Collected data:
===============

## src/rtl/dxw_pkg.sv

```systemverilog
package dxw_pkg;
  localparam int AW       = 64;
  localparam int RT_LSB   = 42;
  localparam int RT_W     = 11;
  localparam int ST_LSB   = 31;
  localparam int ST_W     = 11;
  localparam int PG_LSB   = 12;
  localparam int PG_W     = 8;
  localparam int ENT_SH   = 3;
  localparam int PAGE_SH  = 12;
  localparam int TT_LSB   = 2;
  localparam int TT_W     = 2;
  localparam int INV_BIT  = 10;
  localparam int N_LEVELS = 3;
  localparam int EVT_W    = 8;

  localparam logic [TT_W-1:0]  TT_ROOT = 2'b11;
  localparam logic [TT_W-1:0]  TT_MID  = 2'b10;
  localparam logic [EVT_W-1:0] EVT_NO_SPACE = 8'h10;
  localparam logic [EVT_W-1:0] EVT_RANGE    = 8'h11;
  localparam logic [EVT_W-1:0] EVT_WALK     = 8'h12;

  localparam logic [AW-1:0] PAGE_MASK = AW'((64'd1 << PAGE_SH) - 64'd1);
  localparam logic [AW-1:0] FLAG_MASK = AW'((64'd1 << ENT_SH) - 64'd1);

  typedef enum logic [2:0] {V_OFF, V_MSI, V_NOSPACE, V_RANGE, V_WALK} verdict_e;
  typedef enum logic [1:0] {LV_ROOT = 2'd0, LV_MID = 2'd1, LV_LEAF = 2'd2} level_e;

  function automatic logic [AW-1:0] level_index(input logic [AW-1:0] a, input level_e lv);
    case (lv)
      LV_ROOT: return AW'(a[RT_LSB +: RT_W]);
      LV_MID:  return AW'(a[ST_LSB +: ST_W]);
      default: return AW'(a[PG_LSB +: PG_W]);
    endcase
  endfunction

  function automatic logic [AW-1:0] entry_slot(input logic [AW-1:0] base, input logic [AW-1:0] idx);
    return base + (idx << ENT_SH);
  endfunction

  function automatic logic [AW-1:0] clean_origin(input logic [AW-1:0] o);
    return o & ~FLAG_MASK;
  endfunction

  function automatic logic [AW-1:0] next_table(input logic [AW-1:0] ent, input logic [TT_W-1:0] want);
    return (ent[TT_LSB +: TT_W] == want) ? (ent & ~PAGE_MASK) : '0;
  endfunction

  function automatic logic [AW-1:0] page_frame(input logic [AW-1:0] ent);
    return ent & ~PAGE_MASK;
  endfunction
endpackage

```

## src/rtl/dxw_gate.sv

```systemverilog
module dxw_gate
  import dxw_pkg::*;
#(
  parameter logic [AW-1:0] MSI_ADDR = 64'h0000_0000_0C00_0000
) (
  input  logic           conf,
  input  logic           en,
  input  logic           xen,
  input  logic [AW-1:0]  addr,
  input  logic [AW-1:0]  origin,
  input  logic [AW-1:0]  base,
  input  logic [AW-1:0]  limit,
  output verdict_e       verdict,
  output logic [AW-1:0]  root
);
  logic fn_ok_w, msi_hit_w, no_space_w, out_win_w;

  assign root       = clean_origin(origin);
  assign fn_ok_w    = conf && en && xen;
  assign msi_hit_w  = (addr == MSI_ADDR);
  assign no_space_w = (root == '0);
  assign out_win_w  = (addr < base) || (addr > limit);

  always_comb begin
    if (!fn_ok_w)        verdict = V_OFF;
    else if (msi_hit_w)  verdict = V_MSI;
    else if (no_space_w) verdict = V_NOSPACE;
    else if (out_win_w)  verdict = V_RANGE;
    else                 verdict = V_WALK;
  end
endmodule

```

## src/rtl/dxw_slot.sv

```systemverilog
module dxw_slot
  import dxw_pkg::*;
(
  input  logic [AW-1:0] root,
  input  logic [AW-1:0] walk_base,
  input  logic [AW-1:0] addr,
  input  level_e        level,
  output logic [AW-1:0] slot_addr
);
  logic [AW-1:0] cand [N_LEVELS];

  for (genvar g = 0; g < N_LEVELS; g++) begin : g_lv
    if (g == 0) begin : g_root
      assign cand[g] = entry_slot(root, level_index(addr, level_e'(2'(g))));
    end else begin : g_walk
      assign cand[g] = entry_slot(walk_base, level_index(addr, level_e'(2'(g))));
    end
  end

  always_comb begin
    case (level)
      LV_ROOT: slot_addr = cand[0];
      LV_MID:  slot_addr = cand[1];
      default: slot_addr = cand[2];
    endcase
  end
endmodule

```

## src/rtl/dxw_walk_ctl.sv

```systemverilog
module dxw_walk_ctl
  import dxw_pkg::*;
(
  input  logic             clk,
  input  logic             rst_n,
  input  logic             start,
  input  verdict_e         verdict,
  input  logic [AW-1:0]    addr,
  input  logic             mem_rsp_valid,
  input  logic [AW-1:0]    mem_rsp_data,
  output logic             busy,
  output logic             done,
  output logic             mem_req,
  output logic             deciding,
  output level_e           level,
  output logic [AW-1:0]    walk_base,
  output logic [AW-1:0]    res_addr,
  output logic [AW-1:0]    res_mask,
  output logic             res_perm_rw,
  output logic             res_irq_space,
  output logic             evt_valid,
  output logic [EVT_W-1:0] evt_code,
  output logic             evt_qual
);
  typedef enum logic [2:0] {S_IDLE, S_DECIDE, S_ISSUE, S_WAIT, S_FINISH} st_e;

  st_e              state;
  logic             evt_pend;
  logic [EVT_W-1:0] code_q;
  logic             qual_q;
  logic [AW-1:0]    nb_w;
  logic             step_fail_w;

  assign busy     = (state != S_IDLE);
  assign done     = (state == S_FINISH);
  assign mem_req  = (state == S_ISSUE);
  assign deciding = (state == S_DECIDE);

  assign nb_w        = next_table(mem_rsp_data, (level == LV_ROOT) ? TT_ROOT : TT_MID);
  assign step_fail_w = (level == LV_LEAF) ? (mem_rsp_data == '0) : (nb_w == '0);

  assign evt_valid = done && evt_pend;
  assign evt_code  = evt_valid ? code_q : '0;
  assign evt_qual  = evt_valid && qual_q;

  always_ff @(posedge clk or negedge rst_n) begin
    if (!rst_n) begin
      state         <= S_IDLE;
      level         <= LV_ROOT;
      walk_base     <= '0;
      res_addr      <= '0;
      res_mask      <= '0;
      res_perm_rw   <= 1'b0;
      res_irq_space <= 1'b0;
      evt_pend      <= 1'b0;
      code_q        <= '0;
      qual_q        <= 1'b0;
    end else begin
      case (state)
        S_IDLE: begin
          if (start) begin
            state         <= S_DECIDE;
            level         <= LV_ROOT;
            walk_base     <= '0;
            res_addr      <= '0;
            res_mask      <= '1;
            res_perm_rw   <= 1'b0;
            res_irq_space <= 1'b0;
            evt_pend      <= 1'b0;
            code_q        <= '0;
            qual_q        <= 1'b0;
          end
        end
        S_DECIDE: begin
          case (verdict)
            V_OFF: state <= S_FINISH;
            V_MSI: begin
              res_addr      <= addr;
              res_mask      <= PAGE_MASK;
              res_perm_rw   <= 1'b1;
              res_irq_space <= 1'b1;
              state         <= S_FINISH;
            end
            V_NOSPACE: begin
              evt_pend <= 1'b1;
              code_q   <= EVT_NO_SPACE;
              state    <= S_FINISH;
            end
            V_RANGE: begin
              evt_pend <= 1'b1;
              code_q   <= EVT_RANGE;
              state    <= S_FINISH;
            end
            default: state <= S_ISSUE;
          endcase
        end
        S_ISSUE: state <= S_WAIT;
        S_WAIT: begin
          if (mem_rsp_valid) begin
            if (step_fail_w) begin
              evt_pend <= 1'b1;
              code_q   <= EVT_WALK;
              qual_q   <= 1'b1;
              state    <= S_FINISH;
            end else if (level == LV_LEAF) begin
              res_addr    <= page_frame(mem_rsp_data);
              res_mask    <= PAGE_MASK;
              res_perm_rw <= !mem_rsp_data[INV_BIT];
              state       <= S_FINISH;
            end else begin
              walk_base <= nb_w;
              level     <= (level == LV_ROOT) ? LV_MID : LV_LEAF;
              state     <= S_ISSUE;
            end
          end
        end
        default: state <= S_IDLE;
      endcase
    end
  end
endmodule

```

## src/rtl/dma_xlate_walker.sv

```systemverilog
module dma_xlate_walker
  import dxw_pkg::*;
#(
  parameter logic [AW-1:0] MSI_ADDR = 64'h0000_0000_0C00_0000
) (
  input  logic             clk,
  input  logic             rst_n,
  input  logic             req_valid,
  input  logic [AW-1:0]    req_addr,
  input  logic             fn_configured,
  input  logic             fn_enabled,
  input  logic             fn_xlate_en,
  input  logic [AW-1:0]    fn_table_origin,
  input  logic [AW-1:0]    fn_range_base,
  input  logic [AW-1:0]    fn_range_limit,
  output logic             mem_req,
  output logic [AW-1:0]    mem_addr,
  input  logic             mem_rsp_valid,
  input  logic [AW-1:0]    mem_rsp_data,
  output logic             busy,
  output logic             done,
  output logic [AW-1:0]    res_addr,
  output logic [AW-1:0]    res_mask,
  output logic             res_perm_rw,
  output logic             res_irq_space,
  output logic             evt_valid,
  output logic [EVT_W-1:0] evt_code,
  output logic             evt_qual,
  output logic [AW-1:0]    evt_addr,
  output logic             err_state_set,
  output logic             stg_block_set
);
  logic          start_w;
  logic          cap_conf, cap_en, cap_xen;
  logic [AW-1:0] cap_addr, cap_origin, cap_base, cap_limit;
  verdict_e      verdict_w;
  logic [AW-1:0] root_w, walk_base_w;
  level_e        level_w;
  logic          deciding_w;
  logic          decide_off_w;

  assign start_w = req_valid && !busy;

  always_ff @(posedge clk or negedge rst_n) begin
    if (!rst_n) begin
      cap_conf   <= 1'b0;
      cap_en     <= 1'b0;
      cap_xen    <= 1'b0;
      cap_addr   <= '0;
      cap_origin <= '0;
      cap_base   <= '0;
      cap_limit  <= '0;
    end else if (start_w) begin
      cap_conf   <= fn_configured;
      cap_en     <= fn_enabled;
      cap_xen    <= fn_xlate_en;
      cap_addr   <= req_addr;
      cap_origin <= fn_table_origin;
      cap_base   <= fn_range_base;
      cap_limit  <= fn_range_limit;
    end
  end

  dxw_gate #(.MSI_ADDR(MSI_ADDR)) u_gate (
    .conf(cap_conf), .en(cap_en), .xen(cap_xen),
    .addr(cap_addr), .origin(cap_origin), .base(cap_base), .limit(cap_limit),
    .verdict(verdict_w), .root(root_w)
  );

  dxw_slot u_slot (
    .root(root_w), .walk_base(walk_base_w), .addr(cap_addr),
    .level(level_w), .slot_addr(mem_addr)
  );

  dxw_walk_ctl u_ctl (
    .clk(clk), .rst_n(rst_n), .start(start_w), .verdict(verdict_w), .addr(cap_addr),
    .mem_rsp_valid(mem_rsp_valid), .mem_rsp_data(mem_rsp_data),
    .busy(busy), .done(done), .mem_req(mem_req), .deciding(deciding_w),
    .level(level_w), .walk_base(walk_base_w),
    .res_addr(res_addr), .res_mask(res_mask), .res_perm_rw(res_perm_rw),
    .res_irq_space(res_irq_space), .evt_valid(evt_valid), .evt_code(evt_code),
    .evt_qual(evt_qual)
  );

  assign decide_off_w  = deciding_w && (verdict_w == V_OFF);
  assign evt_addr      = evt_valid ? cap_addr : '0;
  assign err_state_set = evt_valid;
  assign stg_block_set = evt_valid;
endmodule

```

===============

- **ASSIGNMENT**: How many lines in the records above contain the string "enum"? State the number and nothing more.

- **WRITTEN SOLUTION**: 3